Reporting is required even if there is no admission of liability, as is the case with most settlement releases. A disclaimer of liability in a release signed by the claimant does not satisfy the reporting requirement. The law requires reporting if medical expenses are claimed or released. Therefore, the parties must still fulfill the reporting requirements even if they agree that a settlement or payment does not include paying medical expenses.
How does the law affect handling and settling claims?
Changes to the law place the burden of determining whether a claimant is Medicare-eligible on the reporting entity. Although the reporting entity can ask the claimant directly, the reporting entity cannot rely on the claimant’s response. To avoid fines and damages, a reporting entity should verify with the CMS whether a claimant is a Medicare beneficiary and continue to check the claimant’s status with Medicare. The reporting entity has an ongoing duty to ensure that a claimant does not become a Medicare beneficiary before resolving a claim and a reporting entity can resubmit the claimant’s information to CMS once a month. When a claimant is a Medicare beneficiary, the reporting entity should report payments promptly to Medicare.
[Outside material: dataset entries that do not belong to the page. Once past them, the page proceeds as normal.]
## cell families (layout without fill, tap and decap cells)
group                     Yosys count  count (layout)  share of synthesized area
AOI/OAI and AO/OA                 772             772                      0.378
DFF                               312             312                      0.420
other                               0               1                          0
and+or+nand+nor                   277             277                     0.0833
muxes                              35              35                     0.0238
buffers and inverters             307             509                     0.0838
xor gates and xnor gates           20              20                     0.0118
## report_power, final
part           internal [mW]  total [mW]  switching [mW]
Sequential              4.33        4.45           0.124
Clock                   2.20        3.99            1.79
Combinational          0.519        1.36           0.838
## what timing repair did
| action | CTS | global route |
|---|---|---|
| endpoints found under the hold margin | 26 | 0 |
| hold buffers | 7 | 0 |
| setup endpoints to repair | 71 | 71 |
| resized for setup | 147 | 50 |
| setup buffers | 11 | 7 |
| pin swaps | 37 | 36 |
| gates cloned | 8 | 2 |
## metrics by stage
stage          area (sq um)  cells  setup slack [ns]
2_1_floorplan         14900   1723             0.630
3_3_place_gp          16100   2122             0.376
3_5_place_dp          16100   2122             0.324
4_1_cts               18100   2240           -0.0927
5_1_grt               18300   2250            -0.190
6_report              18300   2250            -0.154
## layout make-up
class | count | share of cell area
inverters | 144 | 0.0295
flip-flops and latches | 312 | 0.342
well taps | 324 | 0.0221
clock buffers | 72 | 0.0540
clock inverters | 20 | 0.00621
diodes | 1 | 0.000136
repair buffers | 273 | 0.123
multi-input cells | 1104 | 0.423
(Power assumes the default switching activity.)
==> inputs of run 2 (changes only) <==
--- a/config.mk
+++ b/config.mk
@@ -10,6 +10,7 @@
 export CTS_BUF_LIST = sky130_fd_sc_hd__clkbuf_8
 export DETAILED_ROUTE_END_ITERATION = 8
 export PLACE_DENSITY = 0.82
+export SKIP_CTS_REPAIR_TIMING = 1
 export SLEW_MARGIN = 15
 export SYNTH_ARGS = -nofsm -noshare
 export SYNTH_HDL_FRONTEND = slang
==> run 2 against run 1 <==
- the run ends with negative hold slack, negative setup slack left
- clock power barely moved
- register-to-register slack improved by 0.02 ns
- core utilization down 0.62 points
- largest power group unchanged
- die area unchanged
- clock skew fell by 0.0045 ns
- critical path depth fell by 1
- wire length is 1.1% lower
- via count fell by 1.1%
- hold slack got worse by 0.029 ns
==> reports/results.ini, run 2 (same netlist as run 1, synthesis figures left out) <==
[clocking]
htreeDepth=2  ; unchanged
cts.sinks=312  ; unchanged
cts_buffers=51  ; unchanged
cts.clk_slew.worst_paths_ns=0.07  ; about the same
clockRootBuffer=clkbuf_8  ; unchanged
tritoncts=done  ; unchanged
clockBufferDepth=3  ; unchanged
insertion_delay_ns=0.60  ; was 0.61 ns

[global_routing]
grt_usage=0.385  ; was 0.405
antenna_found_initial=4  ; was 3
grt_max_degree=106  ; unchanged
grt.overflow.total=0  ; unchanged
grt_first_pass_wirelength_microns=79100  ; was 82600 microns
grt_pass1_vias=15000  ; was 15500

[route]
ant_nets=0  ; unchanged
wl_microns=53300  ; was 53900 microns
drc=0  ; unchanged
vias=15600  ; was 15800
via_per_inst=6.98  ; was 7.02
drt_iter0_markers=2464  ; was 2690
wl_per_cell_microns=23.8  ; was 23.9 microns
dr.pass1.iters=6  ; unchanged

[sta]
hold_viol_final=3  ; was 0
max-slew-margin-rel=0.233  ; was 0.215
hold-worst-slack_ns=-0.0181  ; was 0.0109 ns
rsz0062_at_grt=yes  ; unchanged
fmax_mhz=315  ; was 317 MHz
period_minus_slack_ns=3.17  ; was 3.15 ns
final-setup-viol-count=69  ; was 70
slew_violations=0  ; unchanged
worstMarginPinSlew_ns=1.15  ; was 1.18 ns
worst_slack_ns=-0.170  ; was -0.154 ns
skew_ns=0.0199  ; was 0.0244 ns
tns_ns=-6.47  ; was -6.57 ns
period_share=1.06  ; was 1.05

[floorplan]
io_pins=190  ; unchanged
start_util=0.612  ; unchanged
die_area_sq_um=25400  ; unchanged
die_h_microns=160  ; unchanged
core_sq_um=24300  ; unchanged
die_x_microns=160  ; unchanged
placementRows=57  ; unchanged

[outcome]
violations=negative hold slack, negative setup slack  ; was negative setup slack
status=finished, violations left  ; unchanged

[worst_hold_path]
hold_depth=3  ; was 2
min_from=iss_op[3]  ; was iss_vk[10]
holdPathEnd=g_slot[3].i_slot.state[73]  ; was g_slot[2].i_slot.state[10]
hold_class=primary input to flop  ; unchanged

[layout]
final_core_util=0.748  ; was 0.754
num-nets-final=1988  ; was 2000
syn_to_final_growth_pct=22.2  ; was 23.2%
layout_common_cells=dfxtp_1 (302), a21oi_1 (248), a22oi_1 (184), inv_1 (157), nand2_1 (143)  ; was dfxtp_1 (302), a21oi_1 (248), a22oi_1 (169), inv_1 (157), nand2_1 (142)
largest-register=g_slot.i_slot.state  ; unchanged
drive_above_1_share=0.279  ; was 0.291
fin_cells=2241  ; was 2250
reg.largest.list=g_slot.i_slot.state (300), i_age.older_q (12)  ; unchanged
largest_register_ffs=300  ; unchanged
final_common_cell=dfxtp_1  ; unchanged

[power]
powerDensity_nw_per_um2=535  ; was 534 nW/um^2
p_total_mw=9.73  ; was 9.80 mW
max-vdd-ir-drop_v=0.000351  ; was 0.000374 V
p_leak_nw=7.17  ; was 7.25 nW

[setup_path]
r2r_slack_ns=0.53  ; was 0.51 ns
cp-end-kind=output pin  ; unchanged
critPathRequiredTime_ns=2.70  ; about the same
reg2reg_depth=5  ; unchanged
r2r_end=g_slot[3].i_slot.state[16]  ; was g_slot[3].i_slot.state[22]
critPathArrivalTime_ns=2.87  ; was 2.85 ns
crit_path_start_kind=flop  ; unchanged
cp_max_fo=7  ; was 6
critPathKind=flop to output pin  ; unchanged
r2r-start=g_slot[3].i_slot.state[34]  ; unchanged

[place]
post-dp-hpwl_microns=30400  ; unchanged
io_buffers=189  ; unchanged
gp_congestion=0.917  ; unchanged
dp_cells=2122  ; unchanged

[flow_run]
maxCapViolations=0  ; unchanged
Settling cases with Medicare beneficiaries will be more difficult. Medicare is looking for 100% reimbursement of the benefits it paid, regardless of a claimant’s comparative fault. That puts the claimant in a difficult position because the claimant cannot expect to recover all damages due to his comparative fault and yet the claimant will seek a settlement amount that will fully reimburse Medicare, pay attorney fees, and leave some amount for the claimant.
Also, Medicare will generally not issue a final demand letter to a claimant setting forth the claimant’s payment responsibility until it receives notice that the claim is resolved. However, the claimant can learn an approximation for Medicare’s lien on the CMS website. Another pitfall for the claimant is when he asserts that some of the Medicare benefits paid do not relate to the injury for which the claimant received payment from the reporting entity. Negotiating with Medicare will take time.
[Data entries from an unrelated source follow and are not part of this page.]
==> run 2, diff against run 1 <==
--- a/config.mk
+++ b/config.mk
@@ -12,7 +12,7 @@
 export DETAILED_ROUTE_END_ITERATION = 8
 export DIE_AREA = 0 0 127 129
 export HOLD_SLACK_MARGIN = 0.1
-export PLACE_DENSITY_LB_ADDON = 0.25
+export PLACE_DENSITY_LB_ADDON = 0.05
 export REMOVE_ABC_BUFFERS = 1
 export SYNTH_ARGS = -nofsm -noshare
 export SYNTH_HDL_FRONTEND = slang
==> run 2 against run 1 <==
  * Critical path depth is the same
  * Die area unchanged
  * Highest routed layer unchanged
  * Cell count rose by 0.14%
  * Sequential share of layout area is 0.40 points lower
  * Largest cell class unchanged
To finalize the settlement and to protect itself, the reporting entity needs to know precisely how the settlement funds will be disbursed and ensure Medicare’s reimbursement. It is imperative that these discussions take place during settlement negotiations and are memorialized in settlement documents. A reporting entity may try to negotiate that the settlement check be issued with Medicare as a co-payee along with the claimant and the claimant’s attorney. Claimant’s counsel will likely object to this because, again, negotiating and dealing with Medicare can take a significant amount of time. Alternatively, the parties may agree to enter into an enforceable settlement, report that settlement to Medicare, and defer payment on the settlement until the claimant receives Medicare’s final demand letter. Then, the reporting entity can issue a check to Medicare directly to satisfy its reimbursement and a separate check to the claimant and the claimant’s attorney.
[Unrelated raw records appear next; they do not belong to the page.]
File: src/rtl/cardcfg_state.sv
module cardcfg_state
  import cardcfg_pkg::*;
(
  input  logic       clk,
  input  logic       rst_n,
  input  logic       wr_opt,
  input  logic       wr_stat,
  input  logic [7:0] wdata,
  input  logic       drive_irq,
  output logic [7:0] opt_q,
  output logic [7:0] stat_q,
  output logic       rdy_q,
  output logic       srst_q
);
  logic [7:0] opt_nx, stat_nx;
  logic       rdy_nx, srst_nx, opt_en, rdy_en;

  always_comb begin
    opt_nx  = opt_q;
    stat_nx = stat_q;
    rdy_nx  = rdy_q;
    srst_nx = 1'b0;
    if (srst_q) begin
      opt_nx  = '0;
      stat_nx = '0;
      rdy_nx  = 1'b0;
    end else begin
      if (wr_opt) begin
        opt_nx  = wdata & OPT_WMASK;
        srst_nx = wdata[OPT_SRST_BIT];
      end
      if (wr_stat) begin
        stat_nx = (stat_q & STAT_KEEP) | (wdata & STAT_LOAD);
        if (wdata[STAT_PWD_BIT] != stat_q[STAT_PWD_BIT]) rdy_nx = 1'b1;
      end
      stat_nx[STAT_INT_BIT] = drive_irq;
    end
  end

  assign opt_en = srst_q | wr_opt;
  assign rdy_en = srst_q | wr_stat;

  always_ff @(posedge clk or negedge rst_n) begin
    if (!rst_n) begin
      opt_q  <= '0;
      stat_q <= '0;
      rdy_q  <= 1'b0;
      srst_q <= 1'b0;
    end else begin
      if (opt_en) opt_q <= opt_nx;
      if (rdy_en) rdy_q <= rdy_nx;
      stat_q <= stat_nx;
      srst_q <= srst_nx;
    end
  end

  a_r3_opt_mask: assert property (@(posedge clk) disable iff (!rst_n)
    (opt_q & ~OPT_WMASK) == 8'h00);
  a_r3_opt_load: assert property (@(posedge clk) disable iff (!rst_n)
    (wr_opt && !srst_q) |=> opt_q == ($past(wdata) & OPT_WMASK));
  a_r4_stat_fixed: assert property (@(posedge clk) disable iff (!rst_n)
    !stat_q[0] && !stat_q[3] && !stat_q[7]);
  a_r5_rdy_sticky: assert property (@(posedge clk) disable iff (!rst_n)
    (rdy_q && !srst_q) |=> rdy_q);
  a_r6_int_track: assert property (@(posedge clk) disable iff (!rst_n)
    !srst_q |=> stat_q[STAT_INT_BIT] == $past(drive_irq));
  a_r8_one_cycle: assert property (@(posedge clk) disable iff (!rst_n)
    srst_q |=> !srst_q);
  a_r8_cleared: assert property (@(posedge clk) disable iff (!rst_n)
    srst_q |=> (opt_q == 8'h00) && (stat_q == 8'h00) && !rdy_q);
endmodule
A third option is to set aside funds sufficient to satisfy Medicare’s reimbursement in an escrow account. Once the claimant receives the final demand letter, the escrow account will pay Medicare and provide any remaining funds to the claimant. The settlement documents should specifically state who is responsible to satisfy any amount of the Medicare lien that is not satisfied by insufficient funds in the escrow account. The reporting entity needs to ensure it is entitled to a copy of the escrow’s payment to Medicare and a copy of the letter from Medicare confirming its lien has been satisfied.